Georgina Voss is a technology anthropologist, artist, and writer, whose work focuses on the political and infrastructural systems which underpin and shape technological practices, and the spatial elements of these relationships. Her work has been commissioned and exhibited by the Brighton Digital Festival, UK; Artefakt Festival, Leuven; and the Milton Keynes International Festival, UK; and she has held artistic residencies at RAMLAB, Rotterdam Port; Experimental Research Lab in Autodesk’s Pier 9, San Francisco; and Lighthouse Arts, Brighton. Voss holds a PhD in Science and Technology Studies from the Science Policy Research Unit (SPRU), University of Sussex. Her writing has been published in The Atlantic, The Guardian, and HOLO Magazine, and she is the author of Stigma and the Shaping of the Pornography Industry (Routledge, 2015). She is a co-founder and director of research studio Strange Telemetry, and a senior lecturer and research lead in critical studies and design at the University of the Arts, London.

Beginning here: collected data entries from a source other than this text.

From an optimization exercise on the open Yosys and OpenROAD flow, aimed at small area; shortcuts taken in it are not production practice.
Where RTL was checked, it was by simulation tests only, not by an equivalence proof against the original.
Power and IR drop assume default switching activity.

==> flow/design.v <==
module flc_fine (
    input  wire               clk,
    input  wire               rst,         
    input  wire               med_en,      
    input  wire [6:0]         r1,          
    input  wire [5:0]         r2,          
    input  wire [6:0]         ntap,        
    input  wire               coef_we,
    input  wire [5:0]         coef_addr,
    input  wire [23:0]        coef_data,   
    input  wire               bit_en,
    input  wire               bit_in,
    output reg                out_valid,
    output reg signed [26:0]  out_data
);
    reg [4:0] phi;
    wire      phi0 = (phi == 5'd0);
    wire      phil = (phi == 5'd19);
    always @(posedge clk)
        phi <= (phil || phi[4] && phi[3]) ? 5'd0 : phi + 5'd1;
    reg pbv, pb, ab;
    reg act, dec, fresh;
    reg [6:0] dec_cnt;
    reg [1:0] warm;
    wire start = phil && pbv;     
    reg [19:0] ri1, ri2, ri3, rc1, rc2, rc3;
    reg        c1, c2, c3, k1, k2, k3;
    wire i1 = fresh ? 1'b0 : ri1[19];
    wire i2 = fresh ? 1'b0 : ri2[19];
    wire i3 = fresh ? 1'b0 : ri3[19];
    wire xb = act && (phi0 || !ab);               
    wire s1 = i1 ^ xb ^ c1;
    wire a2 = act && s1;
    wire s2 = i2 ^ a2 ^ c2;
    wire a3 = act && s2;
    wire s3 = i3 ^ a3 ^ c3;
    wire dact = act && dec;
    wire d1 = (warm == 2'd0) ? 1'b0 : rc1[19];
    wire d2 = (warm == 2'd0) ? 1'b0 : rc2[19];
    wire d3 = (warm == 2'd0) ? 1'b0 : rc3[19];
    wire k1e = phi0 | k1, k2e = phi0 | k2, k3e = phi0 | k3;
    wire y1 = s3 ^ ~d1 ^ k1e;                     
    wire y2 = y1 ^ ~d2 ^ k2e;                     
    wire y3 = y2 ^ ~d3 ^ k3e;                     
    always @(posedge clk) begin
        ri1 <= {ri1[18:0], s1};
        ri2 <= {ri2[18:0], s2};
        ri3 <= {ri3[18:0], s3};
        rc1 <= {rc1[18:0], dact ? s3 : rc1[19]};
        rc2 <= {rc2[18:0], dact ? y1 : rc2[19]};
        rc3 <= {rc3[18:0], dact ? y2 : rc3[19]};
        c1  <= act && !phil && ((i1 & xb) | (i1 & c1) | (xb & c1));
        c2  <= act && !phil && ((i2 & a2) | (i2 & c2) | (a2 & c2));
        c3  <= act && !phil && ((i3 & a3) | (i3 & c3) | (a3 & c3));
        k1  <= (s3 & ~d1) | (s3 & k1e) | (~d1 & k1e);
        k2  <= (y1 & ~d2) | (y1 & k2e) | (~d2 & k2e);
        k3  <= (y2 & ~d3) | (y2 & k3e) | (~d3 & k3e);
    end
    reg [19:0] w0, w1, w2, w3, w4;
    reg        full;
    reg        mact, medp;
    reg [9:0]  f;           
    wire cd0 = y3;
    wire cd1 = full ? w0[19] : y3;
    wire cd2 = full ? w1[19] : y3;
    wire cd3 = full ? w2[19] : y3;
    wire cd4 = full ? w3[19] : y3;
    wire [4:0] cd = {cd4, cd3, cd2, cd1, cd0};
    wire [9:0] pa = {cd3, cd2, cd2, cd1, cd1, cd1, cd0, cd0, cd0, cd0};
    wire [9:0] pbb= {cd4, cd4, cd3, cd4, cd3, cd2, cd4, cd3, cd2, cd1};
    wire [9:0] f_n = ((pa ^ pbb) & (phil ? pbb : pa)) | (~(pa ^ pbb) & (phi0 ? 10'd0 : f));
    always @(posedge clk) begin
        w0 <= {w0[18:0], mact ? cd0 : w0[19]};
        w1 <= {w1[18:0], mact ? cd1 : w1[19]};
        w2 <= {w2[18:0], mact ? cd2 : w2[19]};
        w3 <= {w3[18:0], mact ? cd3 : w3[19]};
        w4 <= {w4[18:0], mact ? cd4 : w4[19]};
        if (mact)
            f <= f_n;
    end
    wire f01 = f[0], f02 = f[1], f03 = f[2], f04 = f[3], f12 = f[4],
         f13 = f[5], f14 = f[6], f23 = f[7], f24 = f[8], f34 = f[9];
    wire [2:0] rk0 = f01 + f02 + f03 + f04;
    wire [2:0] rk1 = !f01 + f12 + f13 + f14;
    wire [2:0] rk2 = !f02 + !f12 + f23 + f24;
    wire [2:0] rk3 = !f03 + !f13 + !f23 + f34;
    wire       mbit = !med_en       ? w0[19] :
                      (rk0 == 3'd2) ? w0[19] :
                      (rk1 == 3'd2) ? w1[19] :
                      (rk2 == 3'd2) ? w2[19] :
                      (rk3 == 3'd2) ? w3[19] : w4[19];
    reg [18:0] m_data;      
    reg        m_valid;
    always @(posedge clk) begin
        if (medp && !phi0)
            m_data <= {mbit, m_data[18:1]};
    end
    always @(posedge clk) begin
        if (rst) begin
            pbv     <= 1'b0;
            act     <= 1'b0;
            fresh   <= 1'b1;
            dec_cnt <= 7'd0;
            warm    <= 2'd0;
            full    <= 1'b0;
            mact    <= 1'b0;
            medp    <= 1'b0;
            m_valid <= 1'b0;
        end else begin
            if (bit_en) begin
                pbv <= 1'b1;
                pb  <= bit_in;
            end else if (start) begin
                pbv <= 1'b0;
            end
            m_valid <= medp && phil;
            if (phil) begin
                act  <= pbv;
                mact <= 1'b0;
                if (act) begin
                    fresh <= 1'b0;
                    if (dec && warm != 2'd2)
                        warm <= warm + 2'd1;
                end
                if (mact)
                    full <= 1'b1;
                if (pbv) begin
                    ab      <= pb;
                    dec     <= (dec_cnt == r1 - 7'd1);
                    mact    <= (dec_cnt == r1 - 7'd1) && (warm == 2'd2 || (act && dec && warm == 2'd1));
                    dec_cnt <= (dec_cnt == r1 - 7'd1) ? 7'd0 : dec_cnt + 7'd1;
                end
            end
            if (phil)
                medp <= mact;
        end
    end
    reg        [23:0] cr [0:31];
    reg        [23:0] c0;
    reg        [18:0] ar [0:31];
    reg        [18:0] ae;
    reg        [18:0] br [0:31];
    reg        [18:0] buf_b;
    reg        [4:0]  ta;
    reg               aold;        
    reg        [4:0]  lapa;        
    reg               bpre;        
    reg        [4:0]  lapb;        
    reg        [1:0]  since;       
    reg               needbuf;
    reg        [6:0]  cnt;         
    reg        [5:0]  r2c;
    reg               fin1, fin2;  
    reg               pw1, pw2, pst;  
    reg               pass;
    reg        [5:0]  vc;          
    reg               pdup;        
    reg signed [49:0] acc;
    wire       p     = r1[0];      
    wire [6:0] hh    = (ntap + 7'd1) >> 1;
    wire [6:0] lo    = (ntap > 7'd32) ? ntap - 7'd33 : 7'd0;
    wire [4:0] tb    = ntap[4:0] - 5'd2 - lo[4:0];
    wire       lapa_on = lapa[0];
    wire       lapb_on = (lapb != 5'd0);
    wire       hit   = (r2c == r2 - 6'd1);
    wire [5:0] r2c_n = hit ? 6'd0 : r2c + 6'd1;
    wire [18:0] port_a = aold ? ((ta == 5'd31) ? m_data : ar[31])
                          : (lapa_on ? ae : ar[31]);
    wire [18:0] port_b = aold ? (lapb_on ? ((lapb == 5'd1) ? buf_b : br[29])
                                       : (bpre ? br[29] : br[30]))
                            : ((lapb_on || bpre) ? br[30] : br[31]);
    wire [23:0] pc = aold ? cr[30] : cr[31];
    wire [18:0] anext = aold ? ((ta == 5'd30) ? m_data : ar[30])
                             : ((lapa_on && ta != 5'd31) ? ar[31] : ar[30]);
    wire [4:0] j     = aold ? ta + 5'd2 : ta + 5'd1;
    wire [6:0] j7    = {2'b00, j};
    wire       jin   = j7 < hh;
    wire       av    = jin && (j != 5'd0) && ((j7 - 7'd1) < cnt);
    wire       bv    = jin && ((ntap - 7'd1 - j7) != j7) && ((ntap - 7'd2 - j7) < cnt);
    wire       dup   = pass && !aold && pdup && (ta == 5'd0);
    wire       vis   = pass && !dup;
    wire        hi    = fin2 || (!fin1 && vc[5]);
    wire [23:0] cw    = (fin1 || fin2) ? c0 : pc;
    wire signed [12:0] ch = hi ? {cw[23], cw[23:12]} : {1'b0, cw[11:0]};
    wire signed [19:0] xav = (fin1 || fin2) ? {m_data, p} : ((vis && av) ? {port_a, p} : 20'sd0);
    wire       usen  = ((ntap - 7'd2 - j7) == lo) && (bpre || lapb_on);
    wire signed [19:0] xbv = (vis && bv && !fin1 && !fin2) ? {usen ? anext : port_b, p} : 20'sd0;
    wire signed [20:0] ps = xav + xbv;
    wire signed [33:0] prod = ps * ch;
    wire signed [49:0] addend = hi ? {{4{prod[33]}}, prod, 12'd0} : {{16{prod[33]}}, prod};
    wire        first = pst;
    wire signed [49:0] acc_n = (first ? 50'sd0 : acc) + addend;
    wire [4:0] wk = ta + 5'd1 - coef_addr[4:0];
    wire       cwe = coef_we && !coef_addr[5];
    integer k;
    always @(posedge clk) begin
        cr[0] <= (cwe && wk == 5'd0) ? coef_data : cr[31];
        for (k = 1; k < 32; k = k + 1)
            cr[k] <= (cwe && wk == k) ? coef_data : cr[k-1];
        if (coef_we && coef_addr == 6'd0)
            c0 <= coef_data;
    end
    always @(posedge clk) begin
        ar[0] <= lapa_on ? ae : ar[31];
        for (k = 1; k < 32; k = k + 1)
            ar[k] <= ar[k-1];
        ae <= (ta == 5'd31 && (aold || m_valid)) ? m_data : ar[31];
        br[0] <= lapb_on ? br[30] : br[31];
        for (k = 1; k < 31; k = k + 1)
            br[k] <= br[k-1];
        br[31] <= (lapb == 5'd1) ? buf_b : br[30];
        if (m_valid && lo == 7'd0)
            buf_b <= m_data;
        else if (capture)
            buf_b <= port_a;
    end
    wire loade   = (ta == 5'd31) && (aold || m_valid);
    wire bstart  = bpre && (since == 2'd3) && (ta + 5'd1 == tb);
    wire capture = needbuf && (aold ? (ta != 5'd31 && ta + 5'd1 == lo[4:0]) : (ta == lo[4:0]));
    always @(posedge clk) begin
        ta <= ta + 5'd1;
        if (rst) begin
            aold    <= 1'b0;
            lapa    <= 5'd0;
            bpre    <= 1'b0;
            lapb    <= 5'd0;
            needbuf <= 1'b0;
            since   <= 2'd0;
            cnt     <= 7'd0;
            r2c     <= 6'd0;
            fin1    <= 1'b0;
            fin2    <= 1'b0;
            pw1     <= 1'b0;
            pw2     <= 1'b0;
            pst     <= 1'b0;
            pass    <= 1'b0;
            vc      <= 6'd0;
            pdup    <= 1'b0;
            acc     <= 50'sd0;
            out_valid <= 1'b0;
        end else begin
            if (loade) begin
                aold <= 1'b0;
                lapa <= 5'd1;
            end else begin
                if (m_valid)
                    aold <= 1'b1;
                if (ta == 5'd31)
                    lapa <= 5'd0;
            end
            if (m_valid) begin
                bpre    <= 1'b1;
                since   <= 2'd0;
                needbuf <= (lo != 7'd0);
            end else begin
                if (since != 2'd3)
                    since <= since + 2'd1;
                if (bstart) begin
                    bpre <= 1'b0;
                    lapb <= 5'd31;
                end else if (lapb_on) begin
                    lapb <= lapb - 5'd1;
                end
                if (capture)
                    needbuf <= 1'b0;
            end
            if (m_valid) begin
                r2c <= r2c_n;
                if (!cnt[6])
                    cnt <= cnt + 7'd1;
            end
            fin1 <= m_valid && hit;
            fin2 <= fin1;
            pw1  <= m_valid && (r2c_n == r2 - 6'd1);
            pw2  <= pw1;
            pst  <= pw2;
            out_valid <= fin2;
            acc  <= acc_n;
            if (pst) begin
                pass <= 1'b1;
                vc   <= 6'd0;
            end else if (vis) begin
                vc <= vc + 6'd1;
                if (vc == 6'd63)
                    pass <= 1'b0;
            end
            pdup <= pass && aold;
        end
    end
    always @(*) out_data = acc[49:23];
endmodule
export LEC_CHECK = 0
export CAP_MARGIN = 20
export CORE_MARGIN = 2
export CORE_UTILIZATION = 40
export PLACE_DENSITY = 0.6
export SLEW_MARGIN = 20
create_clock -name core_clock -period 13.0 [get_ports {clk}]
run.sh (not shown) runs the stock make flow with config.mk's settings and CLKGATE_MAP_FILE= SYNTH_SCRIPT=/design/flow/synth_recipe.tcl, a recipe that flattens the netlist after the stock synthesis.
The first run finished with setup timing left.
Rerun with:
--- a/flow/design.v
+++ b/flow/design.v
@@ -167,38 +167,42 @@
     wire [18:0] port_a = aold ? ((ta == 5'd31) ? m_data : ar[31])
                           : (lapa_on ? ae : ar[31]);
     wire [18:0] port_b = aold ? (lapb_on ? ((lapb == 5'd1) ? buf_b : br[29])
                                        : (bpre ? br[29] : br[30]))
                             : ((lapb_on || bpre) ? br[30] : br[31]);
-    wire [23:0] pc = aold ? cr[30] : cr[31];
+    wire [23:0] pc = aold ? cr[30] : ~cr[31];
     wire [18:0] anext = aold ? ((ta == 5'd30) ? m_data : ar[30])
                              : ((lapa_on && ta != 5'd31) ? ar[31] : ar[30]);
-    wire [4:0] j     = aold ? ta + 5'd2 : ta + 5'd1;
-    wire [6:0] j7    = {2'b00, j};
-    wire       jin   = j7 < hh;
-    wire       av    = jin && (j != 5'd0) && ((j7 - 7'd1) < cnt);
-    wire       bv    = jin && ((ntap - 7'd1 - j7) != j7) && ((ntap - 7'd2 - j7) < cnt);
+    reg        av, bv, ueq;
+    wire       aold_n = (ta == 5'd31 && (aold || m_valid)) ? 1'b0 : (m_valid || aold);
+    wire [4:0] jn     = aold_n ? ta + 5'd3 : ta + 5'd2;
+    wire [6:0] jn7    = {2'b00, jn};
+    always @(posedge clk) begin
+        av  <= (jn7 < hh) && (jn != 5'd0) && ((jn7 - 7'd1) < cnt);
+        bv  <= (jn7 < hh) && ((ntap - 7'd1 - jn7) != jn7) && ((ntap - 7'd2 - jn7) < cnt);
+        ueq <= ((ntap - 7'd2 - jn7) == lo);
+    end
     wire       dup   = pass && !aold && pdup && (ta == 5'd0);
     wire       vis   = pass && !dup;
     wire        hi    = fin2 || (!fin1 && vc[5]);
     wire [23:0] cw    = (fin1 || fin2) ? c0 : pc;
     wire signed [12:0] ch = hi ? {cw[23], cw[23:12]} : {1'b0, cw[11:0]};
     wire signed [19:0] xav = (fin1 || fin2) ? {m_data, p} : ((vis && av) ? {port_a, p} : 20'sd0);
-    wire       usen  = ((ntap - 7'd2 - j7) == lo) && (bpre || lapb_on);
+    wire       usen  = ueq && (bpre || lapb_on);
     wire signed [19:0] xbv = (vis && bv && !fin1 && !fin2) ? {usen ? anext : port_b, p} : 20'sd0;
     wire signed [20:0] ps = xav + xbv;
     wire signed [33:0] prod = ps * ch;
     wire signed [49:0] addend = hi ? {{4{prod[33]}}, prod, 12'd0} : {{16{prod[33]}}, prod};
     wire        first = pst;
     wire signed [49:0] acc_n = (first ? 50'sd0 : acc) + addend;
     wire [4:0] wk = ta + 5'd1 - coef_addr[4:0];
     wire       cwe = coef_we && !coef_addr[5];
     integer k;
     always @(posedge clk) begin
-        cr[0] <= (cwe && wk == 5'd0) ? coef_data : cr[31];
+        cr[0] <= (cwe && wk == 5'd0) ? coef_data : ~cr[31];
         for (k = 1; k < 32; k = k + 1)
-            cr[k] <= (cwe && wk == k) ? coef_data : cr[k-1];
+            cr[k] <= (cwe && wk == k) ? ((k % 2 == 1) ? ~coef_data : coef_data) : ~cr[k-1];
         if (coef_we && coef_addr == 6'd0)
             c0 <= coef_data;
     end
     always @(posedge clk) begin
         ar[0] <= lapa_on ? ae : ar[31];
Outcome: Now the flow ran to the end with no violations; design area falls by a few percent; routed wire length falls by a few percent; core utilization falls by 1.9 points; combinational power rises by a few percent; setup slack gets better by 1.0 ns; sequential share of layout area rises by 2.8 points; sequential cell count rises by 3; total power falls slightly; maximum frequency rises by a little under a tenth.
No functional check of the RTL was part of the first run of this note.

flc_fine, a different RTL version from the one above (not shown whole).
For scale: roughly 6400 cells after synthesis.
clock: 13.0 ns
lec_check: 0
cap_margin: 20
core_margin: 2
core_utilization: 60
cts_buf_list: sky130_fd_sc_hd__clkbuf_16
cts_cluster_diameter: 80
cts_cluster_size: 30
place_density: 0.75
slew_margin: 20
The baseline went through all stages and came out clean.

Tobias Revell is an artist and designer. Spanning different media and genres, his work addresses failed utopias, rogue actors, unexplained phenomena, and the idea of technology as territory. Tobias is Senior Lecturer in Critical and Digital Design at the London College of Communication, UAL. He is a co-founder of research consultancy Strange Telemetry and one-half of research and curatorial project Haunted Machines. He lectures and exhibits internationally, and has recently appeared at Improving Reality, FutureEverything, Impakt Utrecht, Web Directions Sydney, Transmediale Berlin and Lift Geneva. He is a PhD candidate in design at Goldsmiths.